最近、「ゲノム」「ゲノム解析」という言葉を耳にする。「ゲノム」とは遺伝子(gene)と染色体(chromosome)の合成語で「すべての遺伝情報」のこと。多くの生物の遺伝情報がコンピュータで解析できるようになった現在、ヒトゲノムの解析は特に重要で、病気の予防や診断・治療に結びつくとされている。
国立大学で遺伝学研究に従事しつつ、作家としても活躍する瀬川深さん(39才)は、「ゲノム」を題材とした最新作『ゲノムの国の恋人』(小学館/1680円)を発表した。
「デビュー作から、医学ネタは避けてきたところがあるんです。でも、ゲノム解析技術は近年すごい進歩を遂げている。例えば1990年代は、1人の人間のゲノム解析に13年の歳月と1憶円の費用がかかりました。それが5年ほど前には価格も100万円を切り、1週間で結果を得られるようになった。望めば誰もが、自分の全ゲノム情報を得られる時代に突入しつつあります。
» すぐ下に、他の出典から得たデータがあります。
[config.mk]
export PLATFORM = sky130hd
export DESIGN_NAME = tcw_queue
export DESIGN_NICKNAME = d
export VERILOG_FILES = /design/src/rtl/core/tcw_pkg.sv /design/src/rtl/core/tcw_queue.sv
export SDC_FILE = /design/constraint.sdc
export NUM_CORES = 1
export LEC_CHECK = 0
export BUFFER_PORTS_ARGS = -buffer_cell sky130_fd_sc_hd__buf_4
export CAP_MARGIN = 20
export CELL_PAD_IN_SITES_DETAIL_PLACEMENT = 1
export CELL_PAD_IN_SITES_GLOBAL_PLACEMENT = 1
export CORE_ASPECT_RATIO = 2
export CORE_MARGIN = 4
export CORE_UTILIZATION = 54
export DETAILED_ROUTE_END_ITERATION = 16
export GPL_TIMING_DRIVEN = 0
export PLACE_DENSITY = 0.95
export REMOVE_ABC_BUFFERS = 1
export SYNTH_ARGS = -nofsm -noshare
export SYNTH_HDL_FRONTEND = slang
export SYNTH_SLANG_ARGS = --single-unit
[constraint.sdc]
create_clock -name clk -period 8.45 [get_ports clk]
set_input_delay 0.845 -clock clk [delete_from_list [all_inputs] [get_ports clk]]
set_output_delay 0.845 -clock clk [all_outputs]
set_load 0.03 [all_outputs]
これは面白い、小説に書かなければと考え始めました」(瀬川さん、以下「」内同)
遺伝的な病気といえば、この5月、女優アンジェリーナ・ジョリーが公表した、予防的な乳房切除手術が記憶に新しい。
「予防的切除は選択肢の一つです。ただ遺伝情報はプライバシーにかかわることを配慮し、充分な医学的検討のもと、本人や家族などの了解を得て慎重に行われるケースが多い。社会的影響力の強い有名人が手術を公表するのは日本では難しいのではないか。恐らく大騒ぎになるでしょう。精神的風土の違いを感じました」
本書は、遺伝子研究者のタナカが、ある独裁国家に好待遇で雇われるところから、物語が始まっていく。その仕事は、絶対権力者の息子に、遺伝的に見て最高の妻を選ぶこと。しかし、当然ながらどんな女性も病気のリスクを抱えている。その結果は、“ゲノム解析では飛び抜けて優位な条件を持つ女性は探せない”という事実だった。
「科学が進めば進むほど、それをどう扱うかという倫理が問われてくる。小説でも何が正しいかという明確な答えは出していません。ただ、事態はここまで来ていると、その問題提起をしたかった」
研究者らしく、コミュニケーションが苦手で不器用なタナカ。しかし異国での体験により成長し、かけがえのない女性を掴み取り、子供を授かる。タナカの生身の恋愛感情、新しい命の重さも鮮やかに描かれる。